El 11 de octubre de 2009, el Papa Benedicto XVI proclamó santo a Francisco Coll y Guitart, dominico y fundador de las Hermanas Dominicas de la Anunciata, reconociendo en su vida una profunda fidelidad al Evangelio y una incansable entrega al anuncio de la Palabra de Dios. Hoy, dieciséis años después, celebramos con gratitud este aniversario, que coincide providencialmente con el Jubileo de la Esperanza y el Jubileo de la Vida Consagrada, momentos de gracia que iluminan el caminar de la Iglesia.
Un Santo de Esperanza en Tiempos Difíciles
San Francisco Coll vivió en una época convulsa, marcada por persecuciones religiosas, pobreza y desconcierto social. Sin embargo, su respuesta fue la esperanza: una esperanza nacida de la fe, sostenida por la oración y traducida en caridad activa. Donde otros veían oscuridad, él encendía luz; donde se cerraban templos, él abría caminos de evangelización y consuelo.
Su vida se convierte hoy en testimonio actual para un mundo que, también ahora, busca motivos para esperar. En palabras suyas: “La esperanza no defrauda al que se confía en Dios.” En el contexto del Jubileo de la Esperanza convocado por el Papa Francisco, el ejemplo del Padre Coll nos invita a mirar el futuro con confianza, a pesar de las incertidumbres, porque sabemos que Dios camina con nosotros.
Vida Consagrada: Signo Vivo del Evangelio
El Padre Coll comprendió que la fe debía encarnarse en obras concretas y duraderas. Así nació la Congregación de las Hermanas Dominicas de la Anunciata, llamada a “anunciar a Jesucristo por la educación y la evangelización”. En este Jubileo de la Vida Consagrada, su legado resuena con fuerza: las personas consagradas están llamadas a ser testigos de esperanza, promotores de comunión y servidores de la vida en todas sus formas.
Ser consagrado, hoy como en tiempos del Coll, significa vivir “en salida”, con el corazón en Dios y los pies en el camino de los más necesitados. El santo fundador sigue siendo modelo de fidelidad alegre, de oración constante y de servicio generoso.

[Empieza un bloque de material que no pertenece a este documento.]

**src/rtl/chain_wdt.sv**
```systemverilog
module chain_wdt #(
  parameter int AW = 8,
  parameter int SEL_ADDR = 'h40,
  parameter int TRIG_PREV = 5
) (
  input  logic          clk,
  input  logic          rst_n,
  input  logic          bus_wr,
  input  logic [AW-1:0] bus_addr,
  input  logic [31:0]   bus_wdata,
  output logic [31:0]   bus_rdata,
  output logic          wdt_rst
);
  localparam int CW = 64;
  localparam int NC = 2;
  localparam logic [1:0] HWTRIG = 2'b11;

  logic [NC-1:0] en, act, eoc;
  logic [1:0]    mode [NC];
  logic [3:0]    src  [NC];
  logic [7:0]    pre  [NC];
  logic [7:0]    pc   [NC];
  logic [CW-1:0] rld  [NC];
  logic [CW-1:0] cnt  [NC];
  logic          wd_sel;

  logic [NC-1:0] wctl, wlo, whi, dis, start, trig, load, tick, endev;
  logic [7:0]    pe [NC];

  always_comb begin
    for (int i = 0; i < NC; i++) begin
      wctl[i]  = bus_wr && (bus_addr == AW'(16*i));
      wlo[i]   = bus_wr && (bus_addr == AW'(16*i + 4));
      whi[i]   = bus_wr && (bus_addr == AW'(16*i + 8));
      dis[i]   = wctl[i] && !bus_wdata[0];
      start[i] = wctl[i] && bus_wdata[0] && !en[i] && (bus_wdata[3:2] != HWTRIG);
      pe[i]    = (pre[i] < 8'd2) ? 8'd2 : pre[i];
      tick[i]  = act[i] && en[i] && (pc[i] == pe[i] - 8'd1);
    end
    trig[0] = 1'b0;
    trig[1] = en[1] && (mode[1] == HWTRIG) && (src[1] == 4'(TRIG_PREV)) && eoc[0];
    for (int i = 0; i < NC; i++) begin
      load[i]  = (start[i] || trig[i]) && !dis[i];
      endev[i] = (load[i] && rld[i] == '0) ||
                 (!load[i] && !dis[i] && tick[i] && cnt[i] == CW'(1));
    end
  end

  always_ff @(posedge clk or negedge rst_n) begin
    if (!rst_n) begin
      en <= '0; act <= '0; eoc <= '0; wd_sel <= 1'b0; wdt_rst <= 1'b0;
      for (int i = 0; i < NC; i++) begin
        mode[i] <= '0; src[i] <= '0; pre[i] <= '0; pc[i] <= '0;
        rld[i] <= '0; cnt[i] <= '0;
      end
    end else begin
      for (int i = 0; i < NC; i++) begin
        if (wctl[i]) begin
          en[i]   <= bus_wdata[0];
          mode[i] <= bus_wdata[3:2];
          src[i]  <= bus_wdata[7:4];
          pre[i]  <= bus_wdata[15:8];
        end
        if (wlo[i]) rld[i][31:0]  <= bus_wdata;
        if (whi[i]) rld[i][63:32] <= bus_wdata;
        eoc[i] <= endev[i];
        if (dis[i]) begin
          act[i] <= 1'b0;
        end else if (load[i]) begin
          cnt[i] <= rld[i];
          pc[i]  <= '0;
          act[i] <= (rld[i] != '0);
        end else if (act[i]) begin
          if (tick[i]) begin
            pc[i]  <= '0;
            cnt[i] <= cnt[i] - CW'(1);
            if (cnt[i] == CW'(1)) act[i] <= 1'b0;
          end else begin
            pc[i] <= pc[i] + 8'd1;
          end
        end
      end
      if (bus_wr && bus_addr == AW'(SEL_ADDR)) wd_sel <= bus_wdata[1];
      if (dis[1]) wdt_rst <= 1'b0;
      else if (endev[1] && wd_sel) wdt_rst <= 1'b1;
    end
  end

  always_comb begin
    bus_rdata = '0;
    if (bus_addr == AW'(SEL_ADDR)) bus_rdata = {30'd0, wd_sel, 1'b0};
    for (int i = 0; i < NC; i++) begin
      if (bus_addr == AW'(16*i))     bus_rdata = {16'd0, pre[i], src[i], mode[i], act[i], en[i]};
      if (bus_addr == AW'(16*i + 4)) bus_rdata = rld[i][31:0];
      if (bus_addr == AW'(16*i + 8)) bus_rdata = rld[i][63:32];
    end
  end
endmodule


```
**config.mk**
```make
export PLATFORM = sky130hd
export DESIGN_NAME = chain_wdt
export DESIGN_NICKNAME = d
export VERILOG_FILES = /design/src/rtl/chain_wdt.sv
export SDC_FILE = /design/constraint.sdc
export NUM_CORES = 1
export LEC_CHECK = 0
export ABC_AREA = 0
export BUFFER_PORTS_ARGS = -buffer_cell sky130_fd_sc_hd__buf_2
export CAP_MARGIN = 30
export CORE_ASPECT_RATIO = 0.8
export CORE_MARGIN = 2
export CORE_UTILIZATION = 45
export CTS_CLUSTER_DIAMETER = 30
export DETAILED_ROUTE_END_ITERATION = 8
export PLACE_DENSITY = 0.67
export REMOVE_ABC_BUFFERS = 1
export SYNTH_ARGS = -nofsm -noshare
export SYNTH_HDL_FRONTEND = slang
export SYNTH_SLANG_ARGS = --single-unit
```
**constraint.sdc**
```tcl
create_clock -name clk -period 5 [get_ports clk]
set_input_delay 0.25 -clock clk [delete_from_list [all_inputs] [get_ports clk]]
set_output_delay 0.25 -clock clk [all_outputs]
set_load 0.03 [all_outputs]
```
* Word-level counts from Yosys, hierarchy flattened
Cells that the tools add are included.
** Word-level totals
- ROM bits :: 0
- Input port bits :: 43
- Logic and storage cells :: 133
- Memories :: 0
- Bits in writable memories :: 0
- Flip-flop bits (word level) :: 307
- Output and inout port bits :: 33
- Bits in latches :: 0
** Cells by class
- Bitwise operators :: 2
- Div/mod/pow operators :: 0
- Eq/ne operators :: 13
- Muxes and demuxes :: 33
- Order comparisons :: 2
- $add $sub $neg :: 6
- Shift-type cells :: 0
- Multiply operators :: 0
- Reduce and logical (&&, ||, !) cells :: 57
** Operator list (number)
- two-way mux 64 bit :: 6
- two-way mux 32 bit :: 5
- == test 64 x 1 -> 1 bit, second input constant :: 2
- zero test 64 bit :: 2
- nonzero test 64 bit :: 2
- subtractor 64 x 1 -> 64 bit, second input constant :: 2
- two-way mux 8 bit :: 8
- logical AND 1 bit :: 33
- == test 8 x 5 -> 1 bit, second input constant :: 3
- adder 8 x 1 -> 8 bit, second input constant :: 2
- == test 8 bit :: 2
- < comparator 8 x 2 -> 1 bit, second input constant :: 2
- two-way mux 16 bit :: 1
- subtractor 8 x 1 -> 8 bit, second input constant :: 2
- two-way mux 1 bit :: 12
- nonzero test 2 bit :: 5
- == test 8 x 3 -> 1 bit, second input constant :: 1
- == test 8 x 4 -> 1 bit, second input constant :: 1
- == test 8 x 7 -> 1 bit, second input constant :: 1
- zero test 8 bit :: 1
- zero test 1 bit :: 7
- AND reduction 3 bit :: 2
- == test 4 x 3 -> 1 bit, second input constant :: 1
- AND reduction 2 bit :: 2
- other kinds (5) :: 8

* Depth between registers and ports, before layout
- Depth after elaboration :: 15
- Mapped depth :: 12
- Mapped depth without buffers :: 11

* Worst setup path before layout
Ideal clock, no wire load.
- Kind :: register to register
- Start :: register pre[5] in the netlist's numbering
- End :: register cnt[56] in the netlist's numbering
- Data arrival time :: 3776 ps
- Period minus slack after synthesis :: 3858 ps
- Stages on the path, launching flop included :: 12
- Buffers on the path :: 1
- Path slack :: 1142 ps
- Setup time :: 82 ps
- Required time :: 4918 ps
- Cells stage by stage :: dfrtp_1 clkbuf_1 or4_1 o41ai_1 ha_1 nand2b_1 nor4b_1 a21oi_1 a211oi_1 nand4_1 or4_1 a31oi_1
** Between the ends
- Cells in the longest elaborated chain, start to end :: 7
** Ends and longest elaborated chain
- from (decl) :: line 21 : logic [7:0] pre [NC];
- from (signal, indexed assignment) :: line 62 : pre[i] <= bus_wdata[15:8];
- < comparator 8 x 2 -> 1 bit :: line 37 : pe[i] = (pre[i] < 8'd2) ? 8'd2 : pre[i];
- two-way mux 8 bit * :: line 37
- subtractor 8 x 1 -> 8 bit * :: line 38 : tick[i] = act[i] && en[i] && (pc[i] == pe[i] - 8'd1);
- == test 8 bit * :: line 38
- logical AND 1 bit * :: line 38
- nonzero test 2 bit (no source line) *
- AND reduction 3 bit (no source line) *
- to (signal, indexed assignment) :: line 70 : cnt[i] <= rld[i];
- to (signal, indexed assignment) :: line 76 : cnt[i] <= cnt[i] - CW'(1);
- to (decl) :: line 24 : logic [CW-1:0] cnt [NC];
Every way passes the cells marked *; elsewhere a longest branch is shown, timed or not.
A chain may end at the register's enable or synchronous reset.

* Final worst setup path
- Start :: register pre[5] in the netlist's numbering
- End :: register cnt[21] in the netlist's numbering
The elaborated chain is that of the path after synthesis.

Celebrar para Renovar la Misión
Conmemorar el 16º aniversario de su canonización no es solo mirar al pasado, sino renovar el compromiso de seguir construyendo el Reino con el mismo ardor misionero del Padre Coll. Es una invitación a dejarnos contagiar por su celo apostólico, a vivir la esperanza como virtud activa, y a mantener viva la llama del Evangelio en nuestras comunidades, escuelas y familias.
Que este doble jubileo sea ocasión de renovación espiritual y comunitaria, de gratitud por el don de la vida consagrada, y de confianza renovada en la esperanza que no defrauda.
San Francisco Coll, testigo de esperanza y apóstol del Evangelio, intercede por nosotros para que, como tú, sepamos anunciar a Cristo con alegría, vivir con fidelidad nuestra consagración y mantener viva la esperanza en medio del mundo. Amén.